A CONVERGÊNCIA DE GUSTAVO FRANCO
Ensaios do ex-presidente do BC revelam que suas
polêmicas estão virando consensos
Leonardo Attuch
Gustavo Franco: estilo mordaz na defesa de suas idéias
e no ataque ao modelo nacional-desenvolvimentista.O
economista carioca Gustavo Franco, ex-presidente
do Banco Central, é um polemista nato, daqueles que dão
um boi para entrar numa discussão e uma boiada para não
sair. É um sujeito tão treinado nesses embates retóricos
que um de seus amigos, o jornalista Guilherme Fiúza, encontrou
a imagem perfeita para defini-lo. Gustavo, diz Fiúza, não
apenas veste a camisa dos seus ideais como a deixa empapada de suor
e barro na peleja com seus antagonistas. Ele é do tipo que
entra em divididas, dá carrinho, xinga o juiz e, volta e
meia, leva um cartão vermelho.
Por isso, causa certa estranheza o título
do novo trabalho desse enfant terrible da economia nacional.
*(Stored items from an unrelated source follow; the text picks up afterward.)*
[config.mk]
export PLATFORM = sky130hd
export DESIGN_NAME = strict_base64_decoder_top
export DESIGN_NICKNAME = d
export VERILOG_FILES = /design/src/rtl/core/sbd_pkg.sv /design/src/rtl/core/sbd_decode.sv /design/src/rtl/core/sbd_out.sv /design/src/rtl/core/strict_base64_decoder_top.sv
export SDC_FILE = /design/constraint.sdc
export NUM_CORES = 1
export LEC_CHECK = 0
export BUFFER_PORTS_ARGS = -buffer_cell sky130_fd_sc_hd__buf_2
export CAP_MARGIN = 5
export CORE_UTILIZATION = 35
export CTS_CLUSTER_SIZE = 10
export DETAILED_ROUTE_END_ITERATION = 16
export HOLD_SLACK_MARGIN = 0.02
export SYNTH_ARGS = -nofsm -noshare
export SYNTH_HDL_FRONTEND = slang
export SYNTH_SLANG_ARGS = --single-unit
[constraint.sdc]
create_clock -name clk -period 9.99 [get_ports clk]
set_clock_uncertainty 0.05 [all_clocks]
set_input_delay 1.998 -clock clk [delete_from_list [all_inputs] [get_ports clk]]
set_output_delay 1.998 -clock clk [all_outputs]
set_load 0.01 [all_outputs]
$ cat src/rtl/ots_ram.sv
// Generic single-write, single-read RAM with a registered read port.
// No dependencies.
module ots_ram #(
	parameter int WIDTH = 8,
	parameter int DEPTH = 256
) (
	input  logic                     clk,
	input  logic                     we,
	input  logic [$clog2(DEPTH)-1:0] waddr,
	input  logic [WIDTH-1:0]         wdata,
	input  logic [$clog2(DEPTH)-1:0] raddr,
	output logic [WIDTH-1:0]         rdata
);

	logic [WIDTH-1:0] mem [DEPTH];

	// Write port and registered read port.
	always_ff @(posedge clk) begin
		if (we) begin
			mem[waddr] <= wdata;
		end
		rdata <= mem[raddr];
	end

endmodule
File: src/rtl/ots_pkg.sv
// Package for the Otsu threshold select unit.
// Holds the count and product widths, the frame limit and the fixed levels.
// No dependencies.
package ots_pkg;

	// Largest number of pixels counted in one frame; further pixels saturate.
	localparam int MAX_PIXELS = 1048576;

	localparam int LEVELS  = 256;
	localparam int LEVEL_W = 8;

	// Pixel counts reach MAX_PIXELS itself, grey sums are counts times a level.
	localparam int CNT_W  = $clog2(MAX_PIXELS + 1);
	localparam int SUM_W  = CNT_W + LEVEL_W;
	localparam int PROD_W = SUM_W + CNT_W;
	localparam int DEN_W  = 2 * CNT_W;
	localparam int CAND_W = 2 * PROD_W;
	localparam int CMP_W  = CAND_W + DEN_W;

	// Shared shift-add multiplier operand widths.
	localparam int MUL_A_W = CAND_W;
	localparam int MUL_B_W = PROD_W;
	localparam int MUL_P_W = MUL_A_W + MUL_B_W;

	// Result when no split gives a positive variance.
	localparam logic [LEVEL_W-1:0] NO_SPLIT_LEVEL = LEVEL_W'(128);
	localparam logic [LEVEL_W-1:0] LAST_LEVEL     = LEVEL_W'(LEVELS - 1);

	typedef logic [CNT_W-1:0] cnt_t;
	typedef logic [SUM_W-1:0] sum_t;

endpackage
É o livro Crônicas da convergência –
Ensaios sobre temas já não tão polêmicos
(Topbooks, 598 páginas, R$ 59), que reúne 189 artigos
publicados nos últimos seis anos – muitos deles atualizados.
Essa estranheza, porém, logo se dissipa. Da leitura dos artigos,
emerge um Gustavo que disseca com uma clareza desconcertante todo
tipo de assunto – o livro tem 30 blocos temáticos –
e, por isso, é capaz de convencer o leitor. Lidas com o distanciamento
do tempo e sem o impacto das emoções que Gustavo despertou
ao exercer o poder, as suas antigas polêmicas já não
assustam. Parecem até tomar a forma de consensos –
daí o título.
Essa mutação não teria ocorrido
de forma tão rápida se o presidente Lula não
desse sua contribuição, ao abraçar a política
econômica da era FHC. Por isso, Gustavo afirma que, no governo
atual, “o que deu certo foi o que não mudou”.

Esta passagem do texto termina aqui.